We can also observe that since an error, even on one part of the system, can upset the whole system, violation of rules must be avoided. However, the error does not pose a severe threat of introducing an irreparable breakdown of the system’s coherence. An empirical check is in place. An experiment has to be carefully examined to identify any malfunctioning components in order to eliminate any possible sources of error (Chalmer 1999, 200). That is, if an error arises, the task is to identify the particular part (s) of the system whose rule gets violated and consequently rectified them. For the same reason, it is not a problem for the holistic view if two or more errors happen to mask each other. Since the rules are admitted into the system based on the instrumental value, errors may arise from violating one or more rules. The causes, viz., the malfunctioning components can be identified, segregated, and amended accordingly. The coherence of the system ultimately gets restored. A further worry may arise as to whether coherence might not be enough, but ultimately a focus on the individual rules is required. Although the focus is primarily on the system as a whole, the focus on the individual rule is still retained. Because the instrumental value of the individual rule serves as the basis for consideration of its acceptability into a system. However, its eventual acceptance rests upon how well it coheres with the other parts of the system. It is a matter of epistemic priority that the system comes first against which the individual rules get considered. The individual rules are evaluated in light of how they can contribute to the system’s coherence.

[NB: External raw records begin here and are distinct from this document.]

$ cat src/rtl/amt_pkg.sv
// Shared types and constants of the alarm match table.
`default_nettype none

package amt_pkg;

    // Field widths of the command and result transfers
    localparam int TIME_W   = 12;
    localparam int TONE_W   = 8;
    localparam int HOUR_W   = 5;
    localparam int MINUTE_W = 6;
    localparam int KIND_W   = 2;
    localparam int REM_W    = 5;

    // Operation codes
    localparam logic OP_ADD   = 1'b0;
    localparam logic OP_CHECK = 1'b1;

    // Result kinds
    localparam logic [KIND_W-1:0] KIND_ADD_OK   = 2'd0;
    localparam logic [KIND_W-1:0] KIND_ADD_REJ  = 2'd1;
    localparam logic [KIND_W-1:0] KIND_RING     = 2'd2;
    localparam logic [KIND_W-1:0] KIND_NO_MATCH = 2'd3;

    // Time coding: hour * HOUR_SCALE + minute, valid below TIME_LIMIT
    localparam logic [TIME_W-1:0] TIME_LIMIT = 12'd2400;
    localparam logic [TIME_W-1:0] HOUR_SCALE = 12'd100;

    typedef struct packed {
        logic                opcode;
        logic [TIME_W-1:0]   wake_time;
        logic [TONE_W-1:0]   tone;
        logic [HOUR_W-1:0]   now_hour;
        logic [MINUTE_W-1:0] now_minute;
    } t_cmd;

    typedef struct packed {
        logic [KIND_W-1:0] kind;
        logic [TONE_W-1:0] ring_tone;
        logic [REM_W-1:0]  remaining;
        logic              last;
    } t_result;

    // One stored alarm
    typedef struct packed {
        logic [TIME_W-1:0] wake_time;
        logic [TONE_W-1:0] tone;
    } t_entry;

    // Per-cell control from the sequencer
    typedef struct packed {
        logic shift;
        logic load;
    } t_cell_ctl;

endpackage

`default_nettype wire

$ cat src/rtl/alarm_match_table.sv
// Top level of the alarm match table: slot chain, scan sequencer and result register.
`default_nettype none

// One-shot alarm table of ALARM_SLOTS entries kept in stored order in a chain
// of slot cells. On an add (opcode 0) busy stays low and the next command may
// follow in the next cycle. A check (opcode 1) on a table of N alarms keeps
// busy high after the transfer until the scan and its final result are done:
// the chain rotates one slot per cycle through its head, where each entry is
// compared against the current time, matched entries are dropped and the others
// are reinserted at the tail, so the order is kept. A check on an empty table leaves busy low.
// Each result is held on o_result for one cycle with o_strobe high; the
// receiver cannot stall it. Results are registered; the final result of each
// command carries last.
module alarm_match_table #(
    parameter int ALARM_SLOTS = 16
) (
    input  wire logic             i_clk,
    input  wire logic             i_rst_n,
    input  wire logic             start,
    input  wire amt_pkg::t_cmd    i_cmd,
    output      logic             busy,
    output      logic             o_strobe,
    output      amt_pkg::t_result o_result
);

    localparam int CNT_W = $clog2(ALARM_SLOTS + 1);
    localparam int IDX_W = (ALARM_SLOTS > 1) ? $clog2(ALARM_SLOTS) : 1;
    localparam logic [CNT_W-1:0] SLOTS_CNT = CNT_W'(ALARM_SLOTS);
    localparam logic [CNT_W-1:0] CNT_ONE   = CNT_W'(1);

    typedef enum logic [2:0] {
        ST_IDLE = 3'b001,
        ST_SCAN = 3'b010,
        ST_DONE = 3'b100
    } t_state;

    t_state                          r_state, n_state;
    logic [CNT_W-1:0]                r_count, n_count;
    logic [CNT_W-1:0]                r_left, n_left;
    logic [amt_pkg::TIME_W-1:0]      r_key, n_key;
    logic                            r_pend_valid, n_pend_valid;
    logic [amt_pkg::TONE_W-1:0]      r_pend_tone, n_pend_tone;
    logic [amt_pkg::REM_W-1:0]       r_pend_rem, n_pend_rem;
    logic                            r_strobe, n_strobe;
    amt_pkg::t_result                r_result, n_result;

    logic                            w_accept;
    logic                            w_match;
    logic                            w_shift;
    logic                            w_load_en;
    logic [IDX_W-1:0]                w_load_idx;
    amt_pkg::t_entry                 w_load_entry;
    amt_pkg::t_entry                 w_entry [ALARM_SLOTS];

    assign w_accept = start && !busy;
    assign busy     = (r_state != ST_IDLE);

    // Compare the chain head against the time key of the running check
    assign w_match = (w_entry[0].wake_time == r_key);

    // Slot chain: each cell takes its right neighbor, the last takes the load entry
    for (genvar g = 0; g < ALARM_SLOTS; g++) begin : g_cell
        amt_pkg::t_cell_ctl w_ctl;
        amt_pkg::t_entry    w_next;

        assign w_ctl.shift = w_shift;
        assign w_ctl.load  = w_load_en && (w_load_idx == IDX_W'(g));

        if (g == ALARM_SLOTS - 1) begin : g_tail
            assign w_next = w_load_entry;
        end else begin : g_body
            assign w_next = w_entry[g+1];
        end

        amt_cell u_cell (
            .i_clk        (i_clk),
            .i_ctl        (w_ctl),
            .i_load_entry (w_load_entry),
            .i_next_entry (w_next),
            .o_entry      (w_entry[g])
        );
    end

    // Sequence adds and check scans
    always_comb begin
        n_state      = r_state;
        n_count      = r_count;
        n_left       = r_left;
        n_key        = r_key;
        n_pend_valid = r_pend_valid;
        n_pend_tone  = r_pend_tone;
        n_pend_rem   = r_pend_rem;
        n_strobe     = 1'b0;
        n_result     = r_result;
        w_shift      = 1'b0;
        w_load_en    = 1'b0;
        w_load_idx   = IDX_W'(r_count);
        w_load_entry = w_entry[0];

        unique case (r_state)
            ST_IDLE: begin
                if (w_accept) begin
                    if (i_cmd.opcode == amt_pkg::OP_ADD) begin
                        w_load_entry.wake_time = i_cmd.wake_time;
                        w_load_entry.tone      = i_cmd.tone;
                        n_strobe               = 1'b1;
                        n_result.ring_tone     = '0;
                        n_result.last          = 1'b1;
                        if (i_cmd.wake_time >= amt_pkg::TIME_LIMIT
                                || r_count >= SLOTS_CNT) begin
                            n_result.kind      = amt_pkg::KIND_ADD_REJ;
                            n_result.remaining = (amt_pkg::REM_W)'(r_count);
                        end else begin
                            w_load_en          = 1'b1;
                            n_count            = r_count + CNT_ONE;
                            n_result.kind      = amt_pkg::KIND_ADD_OK;
                            n_result.remaining = (amt_pkg::REM_W)'(r_count + CNT_ONE);
                        end
                    end else begin
                        n_key = amt_pkg::TIME_W'(i_cmd.now_hour) * amt_pkg::HOUR_SCALE
                              + amt_pkg::TIME_W'(i_cmd.now_minute);
                        n_pend_valid = 1'b0;
                        if (r_count == '0) begin
                            n_strobe           = 1'b1;
                            n_result.kind      = amt_pkg::KIND_NO_MATCH;
                            n_result.ring_tone = '0;
                            n_result.remaining = '0;
                            n_result.last      = 1'b1;
                        end else begin
                            n_left  = r_count;
                            n_state = ST_SCAN;
                        end
                    end
                end
            end

            ST_SCAN: begin
                // Pop the head; reinsert it at the tail unless it rings
                w_shift    = 1'b1;
                w_load_idx = IDX_W'(r_count - CNT_ONE);
                if (w_match) begin
                    n_count = r_count - CNT_ONE;
                    if (r_pend_valid) begin
                        n_strobe           = 1'b1;
                        n_result.kind      = amt_pkg::KIND_RING;
                        n_result.ring_tone = r_pend_tone;
                        n_result.remaining = r_pend_rem;
                        n_result.last      = 1'b0;
                    end
                    n_pend_valid = 1'b1;
                    n_pend_tone  = w_entry[0].tone;
                    n_pend_rem   = (amt_pkg::REM_W)'(r_count - CNT_ONE);
                end else begin
                    w_load_en = 1'b1;
                end
                n_left = r_left - CNT_ONE;
                if (r_left == CNT_ONE) begin
                    n_state = ST_DONE;
                end
            end

            ST_DONE: begin
                // Flush the held ring as the final result, or report no match
                n_strobe      = 1'b1;
                n_result.last = 1'b1;
                if (r_pend_valid) begin
                    n_result.kind      = amt_pkg::KIND_RING;
                    n_result.ring_tone = r_pend_tone;
                    n_result.remaining = r_pend_rem;
                end else begin
                    n_result.kind      = amt_pkg::KIND_NO_MATCH;
                    n_result.ring_tone = '0;
                    n_result.remaining = (amt_pkg::REM_W)'(r_count);
                end
                n_pend_valid = 1'b0;
                n_state      = ST_IDLE;
            end

            default: begin
                n_state = ST_IDLE;
            end
        endcase
    end

    // Control registers
    always_ff @(posedge i_clk) begin
        if (!i_rst_n) begin
            r_state      <= ST_IDLE;
            r_count      <= '0;
            r_left       <= '0;
            r_pend_valid <= 1'b0;
            r_strobe     <= 1'b0;
        end else begin
            r_state      <= n_state;
            r_count      <= n_count;
            r_left       <= n_left;
            r_pend_valid <= n_pend_valid;
            r_strobe     <= n_strobe;
        end
    end

    // Payload registers
    always_ff @(posedge i_clk) begin
        r_key       <= n_key;
        r_pend_tone <= n_pend_tone;
        r_pend_rem  <= n_pend_rem;
        r_result    <= n_result;
    end

    assign o_strobe = r_strobe;
    assign o_result = r_result;

    // The table never holds more than its slots
    a_count_range: assert property (@(posedge i_clk) disable iff (!i_rst_n)
        r_count <= SLOTS_CNT)
        else $error("alarm count exceeds slot count");

    // A scan only removes entries
    a_scan_no_grow: assert property (@(posedge i_clk) disable iff (!i_rst_n)
        r_state == ST_SCAN |=> r_count <= $past(r_count))
        else $error("alarm count grew during a scan");

    // A final result leaves the block ready for the next command
    a_last_idle: assert property (@(posedge i_clk) disable iff (!i_rst_n)
        o_strobe && o_result.last |-> r_state == ST_IDLE)
        else $error("final result while a scan is still running");

    // A non-final result only comes out of a running check
    a_mid_busy: assert property (@(posedge i_clk) disable iff (!i_rst_n)
        o_strobe && !o_result.last |-> r_state != ST_IDLE
            && o_result.kind == amt_pkg::KIND_RING)
        else $error("non-final result outside a scan");

endmodule

`default_nettype wire

$ cat src/rtl/amt_cell.sv
// One slot of the alarm chain: holds an entry, loads it or takes its neighbor's.
`default_nettype none

module amt_cell (
    input  wire logic               i_clk,
    input  wire amt_pkg::t_cell_ctl i_ctl,
    input  wire amt_pkg::t_entry    i_load_entry,
    input  wire amt_pkg::t_entry    i_next_entry,
    output      amt_pkg::t_entry    o_entry
);

    amt_pkg::t_entry r_entry;
    amt_pkg::t_entry n_entry;

    // Load wins over the shift from the neighbor
    always_comb begin
        priority if (i_ctl.load) begin
            n_entry = i_load_entry;
        end else if (i_ctl.shift) begin
            n_entry = i_next_entry;
        end else begin
            n_entry = r_entry;
        end
    end

    always_ff @(posedge i_clk) begin
        r_entry <= n_entry;
    end

    assign o_entry = r_entry;

endmodule

`default_nettype wire
### src/design/sfd_regs.sv
// APB configuration registers of the stereo feedback delay unit.
// Depends on sfd_pkg; a write of the delay register raises a one-cycle clear.
module sfd_regs (
  input  logic                      clk_i,
  input  logic                      rst_ni,
  input  logic                      psel,
  input  logic                      penable,
  input  logic                      pwrite,
  input  logic [sfd_pkg::APB_AW-1:0] paddr,
  input  logic [sfd_pkg::APB_DW-1:0] pwdata,
  output logic [sfd_pkg::APB_DW-1:0] prdata,
  output logic                      pready,
  output sfd_pkg::sfd_cfg_t         cfg_o
);

  logic [sfd_pkg::DELAY_W-1:0] delay_q;
  logic [sfd_pkg::GAIN_W-1:0]  feedback_q;
  logic [sfd_pkg::GAIN_W-1:0]  dry_q;
  logic [sfd_pkg::GAIN_W-1:0]  wet_q;
  logic                        wr_en;
  sfd_pkg::sfd_reg_e           reg_idx;

  assign pready  = 1'b1;
  assign wr_en   = psel && penable && pwrite;
  assign reg_idx = sfd_pkg::sfd_reg_e'(paddr[3:2]);

  always_ff @(posedge clk_i or negedge rst_ni) begin
    if (!rst_ni) begin
      delay_q    <= sfd_pkg::DELAY_RST;
      feedback_q <= sfd_pkg::FEEDBACK_RST;
      dry_q      <= sfd_pkg::DRY_RST;
      wet_q      <= sfd_pkg::WET_RST;
    end else if (wr_en) begin
      unique case (reg_idx)
        sfd_pkg::REG_DELAY:    delay_q    <= pwdata[sfd_pkg::DELAY_W-1:0];
        sfd_pkg::REG_FEEDBACK: feedback_q <= pwdata[sfd_pkg::GAIN_W-1:0];
        sfd_pkg::REG_DRY:      dry_q      <= pwdata[sfd_pkg::GAIN_W-1:0];
        sfd_pkg::REG_WET:      wet_q      <= pwdata[sfd_pkg::GAIN_W-1:0];
        default: ;
      endcase
    end
  end

  always_comb begin
    unique case (reg_idx)
      sfd_pkg::REG_DELAY:    prdata = sfd_pkg::APB_DW'(delay_q);
      sfd_pkg::REG_FEEDBACK: prdata = sfd_pkg::APB_DW'(feedback_q);
      sfd_pkg::REG_DRY:      prdata = sfd_pkg::APB_DW'(dry_q);
      sfd_pkg::REG_WET:      prdata = sfd_pkg::APB_DW'(wet_q);
      default:               prdata = '0;
    endcase
  end

  assign cfg_o.delay    = delay_q;
  assign cfg_o.feedback = feedback_q;
  assign cfg_o.dry      = dry_q;
  assign cfg_o.wet      = wet_q;
  assign cfg_o.clear    = wr_en && (reg_idx == sfd_pkg::REG_DELAY);

endmodule
File: config.mk
export PLATFORM = sky130hd
export DESIGN_NAME = servo_teach_playback_sequencer_unit
export DESIGN_NICKNAME = d
export VERILOG_FILES = /design/src/hw/rtl/stps_pkg.sv /design/src/hw/rtl/stps_ctrl.sv /design/src/hw/rtl/stps_datapath.sv /design/src/hw/rtl/servo_teach_playback_sequencer_unit.sv
export SDC_FILE = /design/constraint.sdc
export NUM_CORES = 1
export LEC_CHECK = 0
export ABC_AREA = 1
export BUFFER_PORTS_ARGS = -buffer_cell sky130_fd_sc_hd__buf_2
export CORE_MARGIN = 1
export CORE_UTILIZATION = 55
export CTS_CLUSTER_SIZE = 16
export DETAILED_ROUTE_END_ITERATION = 8
export GPL_ROUTABILITY_DRIVEN = 0
export PLACE_DENSITY = 0.74
export REMOVE_ABC_BUFFERS = 1
export SYNTH_ARGS = -nofsm -noshare
export SYNTH_HDL_FRONTEND = slang
export SYNTH_SLANG_ARGS = --single-unit
File: constraint.sdc
create_clock -name clk -period 3.5 [get_ports clk]
set_input_delay 0.35 -clock clk [delete_from_list [all_inputs] [get_ports clk]]
set_output_delay 0.35 -clock clk [all_outputs]
set_load 0.005 [all_outputs]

4 An Empirical Consideration, Epistemic Standings, and Pluralism of Systems

In a naturalistic scheme of things, empirical judgment enjoys a certain privilege in that any claim to be epistemically plausible must withstand an empirical evaluation. Even the laws of Quantum physics and logic are best considered empirical hypotheses in that they are open to refutation or revision in light of empirical findings (Quine 1970, 100). So, it is not surprising that the initial starting point from which to consider a methodological consideration is an empirical matter. Establishing the instrumental significance of a methodological rule and its coherence with the rest of the system is an empirical matter. Before empirical consideration, there are no intrinsically privileged kinds of methodological rules. There is no uncritical acceptance of any methodological consideration prima facie, but an empirical checking is conducted on the kind and extent of the instrumental roles they play in the system. HCAL (M_H) is acceptable to the CMS collaboration for empirical evidence of its ability to stop and measure the energies of the Hadrons. Again, the fact that an empirical finding would tell us that a methodological rule promotes the system’s goal gives it an initial measure of plausibility. Even that small measure of empirical plausibility is epistemically significant. For instance, when the CMS scientists ponder over which tracking method/device to use, they would have chosen the particular CMS tracking method they used, even if it might have only a small measure of initial plausibility. Only because of initial empirical plausibility can we imagine beginning to construct the system in the first place. Without initial empirical plausibility, however small the measures may be, we cannot begin to entertain the idea of incorporating a methodological rule into a coherent system.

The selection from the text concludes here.